I have a set of URLs (same http server but different request parameters). What I want to achieve is to keep on requesting all of them asynchronously or in parallel, until I kill it.
I started with using threading.Thread()
to create one thread per URL, and do a while True:
loop in the requesting function. This worked already faster than single thread/single request of course. But I would like to achieve better performance.
Then I tried aiohttp
library to run the requests asynchronously. My code is like this (FYI, each URL is composed with url_base
and product.id
, and each URL has a different proxy to be used for the request):
async def fetch(product, i, proxies, session):
headers = {'User-Agent': 'Mozilla/5.0 (Macintosh; Intel Mac OS X 10_14_4) AppleWebKit/537.36 (KHTML, like Gecko) Chrome/84.0.4147.105 Safari/537.36'}
while True:
try:
async with session.get(
url_base + product.id,
proxy = proxies[i],
headers=headers,
ssl = False)
) as response:
content = await response.read()
print(content)
except Exception as e:
print('ERROR ', str(e))
async def startQuery(proxies):
tasks = []
async with aiohttp.ClientSession() as session:
for [i, product] in enumerate(hermes_products):
task = asyncio.ensure_future(fetch(product, i, proxies, session))
tasks.append(task)
responses = asyncio.gather(*tasks)
await responses
loop = asyncio.get_event_loop()
loop.run_until_complete(startQuery(global_proxy))

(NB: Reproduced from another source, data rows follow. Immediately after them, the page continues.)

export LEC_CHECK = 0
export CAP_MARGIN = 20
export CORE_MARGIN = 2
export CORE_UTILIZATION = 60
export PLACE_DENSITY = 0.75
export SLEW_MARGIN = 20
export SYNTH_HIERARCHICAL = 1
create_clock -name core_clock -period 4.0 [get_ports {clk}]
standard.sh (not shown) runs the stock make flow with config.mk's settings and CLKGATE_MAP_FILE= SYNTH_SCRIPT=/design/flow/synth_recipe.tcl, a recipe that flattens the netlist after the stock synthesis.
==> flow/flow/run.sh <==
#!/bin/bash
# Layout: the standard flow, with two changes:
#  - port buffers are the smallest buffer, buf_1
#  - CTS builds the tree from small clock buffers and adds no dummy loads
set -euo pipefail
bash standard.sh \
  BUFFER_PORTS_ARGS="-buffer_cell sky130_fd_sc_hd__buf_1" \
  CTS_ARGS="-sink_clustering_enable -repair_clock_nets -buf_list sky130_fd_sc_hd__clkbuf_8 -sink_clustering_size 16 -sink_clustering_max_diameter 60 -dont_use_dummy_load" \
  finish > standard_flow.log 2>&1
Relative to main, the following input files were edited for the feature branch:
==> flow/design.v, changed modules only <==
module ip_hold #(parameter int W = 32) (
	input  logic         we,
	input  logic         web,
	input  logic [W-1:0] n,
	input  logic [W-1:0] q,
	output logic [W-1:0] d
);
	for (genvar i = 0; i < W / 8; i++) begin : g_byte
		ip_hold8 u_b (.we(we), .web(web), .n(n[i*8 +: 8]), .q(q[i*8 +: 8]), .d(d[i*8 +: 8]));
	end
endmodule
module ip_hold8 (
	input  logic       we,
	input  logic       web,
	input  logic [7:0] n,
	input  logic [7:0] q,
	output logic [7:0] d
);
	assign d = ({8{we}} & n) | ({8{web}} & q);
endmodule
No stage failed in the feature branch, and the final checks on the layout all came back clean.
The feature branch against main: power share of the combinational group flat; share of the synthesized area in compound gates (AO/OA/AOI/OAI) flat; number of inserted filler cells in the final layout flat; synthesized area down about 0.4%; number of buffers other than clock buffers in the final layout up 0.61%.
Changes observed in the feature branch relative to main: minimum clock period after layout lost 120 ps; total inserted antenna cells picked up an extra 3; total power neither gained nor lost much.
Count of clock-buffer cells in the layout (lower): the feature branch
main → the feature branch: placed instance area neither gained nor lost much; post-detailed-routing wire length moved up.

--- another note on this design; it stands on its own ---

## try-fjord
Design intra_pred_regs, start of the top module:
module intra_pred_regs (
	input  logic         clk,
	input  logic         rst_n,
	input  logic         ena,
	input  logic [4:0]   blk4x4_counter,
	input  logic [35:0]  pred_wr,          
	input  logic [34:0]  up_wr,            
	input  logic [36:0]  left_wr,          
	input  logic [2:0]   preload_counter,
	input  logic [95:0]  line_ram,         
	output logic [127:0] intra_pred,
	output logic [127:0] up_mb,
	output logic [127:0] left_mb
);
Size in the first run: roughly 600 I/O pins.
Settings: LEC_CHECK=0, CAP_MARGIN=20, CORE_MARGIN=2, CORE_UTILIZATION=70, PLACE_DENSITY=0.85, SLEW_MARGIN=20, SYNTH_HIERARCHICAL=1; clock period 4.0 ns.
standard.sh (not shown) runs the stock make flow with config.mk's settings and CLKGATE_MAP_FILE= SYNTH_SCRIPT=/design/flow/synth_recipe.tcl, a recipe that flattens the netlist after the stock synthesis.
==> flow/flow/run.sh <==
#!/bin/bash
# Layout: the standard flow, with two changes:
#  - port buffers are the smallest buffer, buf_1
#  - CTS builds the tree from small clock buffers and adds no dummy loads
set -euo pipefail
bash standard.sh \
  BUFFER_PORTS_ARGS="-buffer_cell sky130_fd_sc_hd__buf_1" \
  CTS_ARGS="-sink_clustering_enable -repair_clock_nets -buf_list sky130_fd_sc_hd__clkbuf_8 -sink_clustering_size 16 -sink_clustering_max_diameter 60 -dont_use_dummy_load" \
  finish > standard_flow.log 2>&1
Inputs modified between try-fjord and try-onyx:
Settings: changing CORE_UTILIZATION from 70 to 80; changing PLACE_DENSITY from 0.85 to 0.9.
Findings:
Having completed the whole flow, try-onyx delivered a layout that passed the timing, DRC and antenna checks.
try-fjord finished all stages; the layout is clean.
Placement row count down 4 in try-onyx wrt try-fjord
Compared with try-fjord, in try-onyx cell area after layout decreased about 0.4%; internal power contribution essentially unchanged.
Source: an optimization exercise on an open RTL-to-GDS flow (aim: small area and few clock cycles per item). Production flows keep margins and buffers that such runs may drop.
Only simulation tests tie the RTL to the original design; equivalence was not proved.
Power and IR drop assume default switching activity.

## ordered_list_store
module ordered_list_store (
   input  logic                          clock,
   input  logic                          reset,
   input  logic                          req_valid,
   output logic                          req_ready,
   input  logic        [OP_BITS-1:0]     req_operation,
   input  logic signed [VALUE_BITS-1:0]  req_value,
   input  logic signed [POS_BITS-1:0]    req_position,
   output logic                          rsp_valid,
   input  logic                          rsp_ready,
   output logic signed [VALUE_BITS-1:0]  rsp_result_word,
   output logic        [STATUS_BITS-1:0] rsp_status,
   output logic        [COUNT_BITS-1:0]  rsp_count
);
   localparam int D = 16;
   logic [4:0]  count_ff;
   logic [3:0]  ord   [D];
   logic [31:0] slot  [D];
   logic         rsp_valid_ff;
   logic [2:0]   rsp_status_ff;
   logic [D-1:0] rsp_vec_ff;
   logic         rsp_find;        
   logic        accept;
   assign req_ready = !rsp_valid_ff || rsp_ready;
   assign accept    = req_valid && req_ready;
   logic [2:0]  op;
   logic        is_ins, is_pop, is_popf, is_read, is_find;
   logic        full, empty;
   logic        pos_neg, pos_lt;      
   logic        ins_ok, pop_ok, read_ok;
   logic [4:0]  q;                    
   logic [3:0]  ridx;                 
   logic [3:0]  rslot;
   assign op      = req_operation;
   assign is_ins  = (op == 3'd0) || (op == 3'd2) || (op == 3'd4);
   assign is_pop  = (op == 3'd1) || (op == 3'd3);
   assign is_popf = (op == 3'd3);
   assign is_read = (op == 3'd5);
   assign is_find = (op == 3'd6);
   assign full    = count_ff[4];
   assign empty   = (count_ff == 5'd0);
   assign pos_neg = req_position[5];
   assign pos_lt  = pos_neg || ({1'b0, req_position[4:0]} < {1'b0, count_ff});
   always_comb begin
      ins_ok = 1'b0;
      q      = 5'd0;
      unique case (op)
         3'd0: begin q = count_ff; ins_ok = !full; end
         3'd2: begin q = 5'd0;     ins_ok = !full; end
         3'd4: begin
            q      = req_position[4:0] + 5'd1;
            ins_ok = !full && pos_lt && (!pos_neg || req_position == 6'h3f);
         end
         default: ;
      endcase
   end
  ...
export LEC_CHECK = 0
export CAP_MARGIN = 10
export CORE_MARGIN = 2
export CORE_UTILIZATION = 55
export GPL_TIMING_DRIVEN = 1
export PLACE_DENSITY = 0.8
export SLEW_MARGIN = 10
create_clock -name core_clock -period 6.0 [get_ports {clock}]
standard.sh (not shown) runs the stock make flow with config.mk's settings and CLKGATE_MAP_FILE= SYNTH_SCRIPT=/design/flow/synth_recipe.tcl, a recipe that flattens the netlist after the stock synthesis.
==> flow/flow/run.sh <==
#!/bin/bash
# Own layout flow: the standard flow (standard.sh) with three changes.
#  1. Synthesis is ORFS's own, run by standard.sh, with an area-oriented ABC
#     mapping script in place of the speed script (a copy of ORFS's scripts
#     folder with only abc_speed.script replaced); registers are unchanged.
#  2. Port buffers are buf_2 cells.
#  3. Repair buffers stop at buf_6 (buf_8 and up are not used).
#  4. The clock tree uses clkbuf_16 only, larger sink clusters and no dummy
#     loads.
# Each tool's output goes to the ORFS logs under orfs/logs and to the
# flow_*.log files here.
set -euo pipefail
cd "$(dirname "$0")/.."
W=$PWD
rm -rf "$W/scripts_area"
cp -r "$FLOW_HOME/scripts" "$W/scripts_area"
cat > "$W/scripts_area/abc_speed.script" <<'ABC'
&get -n
&st
&dch -f
&nf -p -R 1000 -C 32
&put
ABC
bash standard.sh SCRIPTS_DIR="$W/scripts_area" synth > flow_synth.log 2>&1
# The platform's don't-use cells, and the larger buffers.
DONT_USE="
  sky130_fd_sc_hd__probe_p_8 \
  sky130_fd_sc_hd__probec_p_8 \
  sky130_fd_sc_hd__lpflow_bleeder_1 \
  sky130_fd_sc_hd__lpflow_clkbufkapwr_1 \
  sky130_fd_sc_hd__lpflow_clkbufkapwr_16 \
  sky130_fd_sc_hd__lpflow_clkbufkapwr_2 \
  sky130_fd_sc_hd__lpflow_clkbufkapwr_4 \
  sky130_fd_sc_hd__lpflow_clkbufkapwr_8 \
  sky130_fd_sc_hd__lpflow_clkinvkapwr_1 \
  sky130_fd_sc_hd__lpflow_clkinvkapwr_16 \
  sky130_fd_sc_hd__lpflow_clkinvkapwr_2 \
  sky130_fd_sc_hd__lpflow_clkinvkapwr_4 \
  sky130_fd_sc_hd__lpflow_clkinvkapwr_8 \
  sky130_fd_sc_hd__lpflow_decapkapwr_12 \
  sky130_fd_sc_hd__lpflow_decapkapwr_3 \
  sky130_fd_sc_hd__lpflow_decapkapwr_4 \
  sky130_fd_sc_hd__lpflow_decapkapwr_6 \
  sky130_fd_sc_hd__lpflow_decapkapwr_8 \
  sky130_fd_sc_hd__lpflow_inputiso0n_1 \
  sky130_fd_sc_hd__lpflow_inputiso0p_1 \
  sky130_fd_sc_hd__lpflow_inputiso1n_1 \
  sky130_fd_sc_hd__lpflow_inputiso1p_1 \
  sky130_fd_sc_hd__lpflow_inputisolatch_1 \
  sky130_fd_sc_hd__lpflow_isobufsrc_1 \
  sky130_fd_sc_hd__lpflow_isobufsrc_16 \
  sky130_fd_sc_hd__lpflow_isobufsrc_2 \
  sky130_fd_sc_hd__lpflow_isobufsrc_4 \
  sky130_fd_sc_hd__lpflow_isobufsrc_8 \
  sky130_fd_sc_hd__lpflow_isobufsrckapwr_16 \
  sky130_fd_sc_hd__lpflow_lsbuf_lh_hl_isowell_tap_1 \
  sky130_fd_sc_hd__lpflow_lsbuf_lh_hl_isowell_tap_2 \
  sky130_fd_sc_hd__lpflow_lsbuf_lh_hl_isowell_tap_4 \
  sky130_fd_sc_hd__lpflow_lsbuf_lh_isowell_4 \
  sky130_fd_sc_hd__lpflow_lsbuf_lh_isowell_tap_1 \
  sky130_fd_sc_hd__lpflow_lsbuf_lh_isowell_tap_2 \
  sky130_fd_sc_hd__lpflow_lsbuf_lh_isowell_tap_4 \
  sky130_fd_sc_hd__buf_8 \
  sky130_fd_sc_hd__buf_12 \
  sky130_fd_sc_hd__buf_16 \
  sky130_fd_sc_hd__bufbuf_8 \
  sky130_fd_sc_hd__bufbuf_16"
bash standard.sh \
  "DONT_USE_CELLS=$(echo $DONT_USE)" \
  "CTS_ARGS=-sink_clustering_enable -repair_clock_nets -dont_use_dummy_load -buf_list sky130_fd_sc_hd__clkbuf_16 -sink_clustering_size 30 -sink_clustering_max_diameter 80" \
  "BUFFER_PORTS_ARGS=-buffer_cell sky130_fd_sc_hd__buf_2" \
  finish > flow_layout.log 2>&1
Testbench counts at the start, summed over its fixed seeds: cycles 16,008, items 16,000.
Edit:
--- a/flow/config.mk
+++ b/flow/config.mk
@@ -10 +10 @@
-export CORE_UTILIZATION = 55
+export CORE_UTILIZATION = 40
@@ -12 +12 @@
-export PLACE_DENSITY = 0.8
+export PLACE_DENSITY = 0.85
Effect:
- The changed run produced a clean layout
- first-iteration DRC count went up by 23%
- power falls by 1.0%
- utilization fell by 16 points
- area after synthesis stays the same
- via count is about the same
- routed wire length went down by 2.7%
- design area rose by 1.1%
- die area rose by 37%
- count of clock-buffer cells in the layout goes down by 2
- hold slack improved by 0.031 ns
Edit:
--- a/flow/flow/run.sh
+++ b/flow/flow/run.sh
@@ -19,0 +20,3 @@
+&syn2
+&if -g -K 6
+&synch2
@@ -21 +24,7 @@
-&nf -p -R 1000 -C 32
+&nf -a -R 1000
+&put
+strash
+&get -n
+&st
+&dch -f
+&nf -a -R 1000
@@ -70 +79 @@
-  "CTS_ARGS=-sink_clustering_enable -repair_clock_nets -dont_use_dummy_load -buf_list sky130_fd_sc_hd__clkbuf_16 -sink_clustering_size 30 -sink_clustering_max_diameter 80" \
+  "CTS_ARGS=-sink_clustering_enable -repair_clock_nets -dont_use_dummy_load -buf_list sky130_fd_sc_hd__clkbuf_16 -sink_clustering_size 25 -sink_clustering_max_diameter 70" \
--- a/flow/config.mk
+++ b/flow/config.mk
@@ -12 +12 @@
-export PLACE_DENSITY = 0.85
+export PLACE_DENSITY = 0.8
The new run completed, yet does not pass: capacitance limit.
Final cell count is higher by 0.79%.
Maximum frequency is higher by 1.0%.
Utilization stays flat.
Worst setup slack is better by 0.059 ns.
Clock power is higher by about 7%.
Sequential power is lower by about 1%.
Die area hardly moves.
Clock-buffer cell count is higher by 2.
Hold slack is worse by 0.022 ns.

The observation is: 1) it is not as fast as I would expect. Actually slower than using threads. 2)More importantly, the requests only returned normal in the beginning of the running, and soon almost all of them returned several errors like:
ERROR Cannot connect to host PROXY_IP:PORT ssl:False [Connect call failed ('PROXY_IP', PORT)]
or
ERROR 503, message='Too many open connections'
or
ERROR [Errno 54] Connection reset by peer
Am I doing something wrong here (particularly with the while True
loop? If so, how can I achieve my goal properly?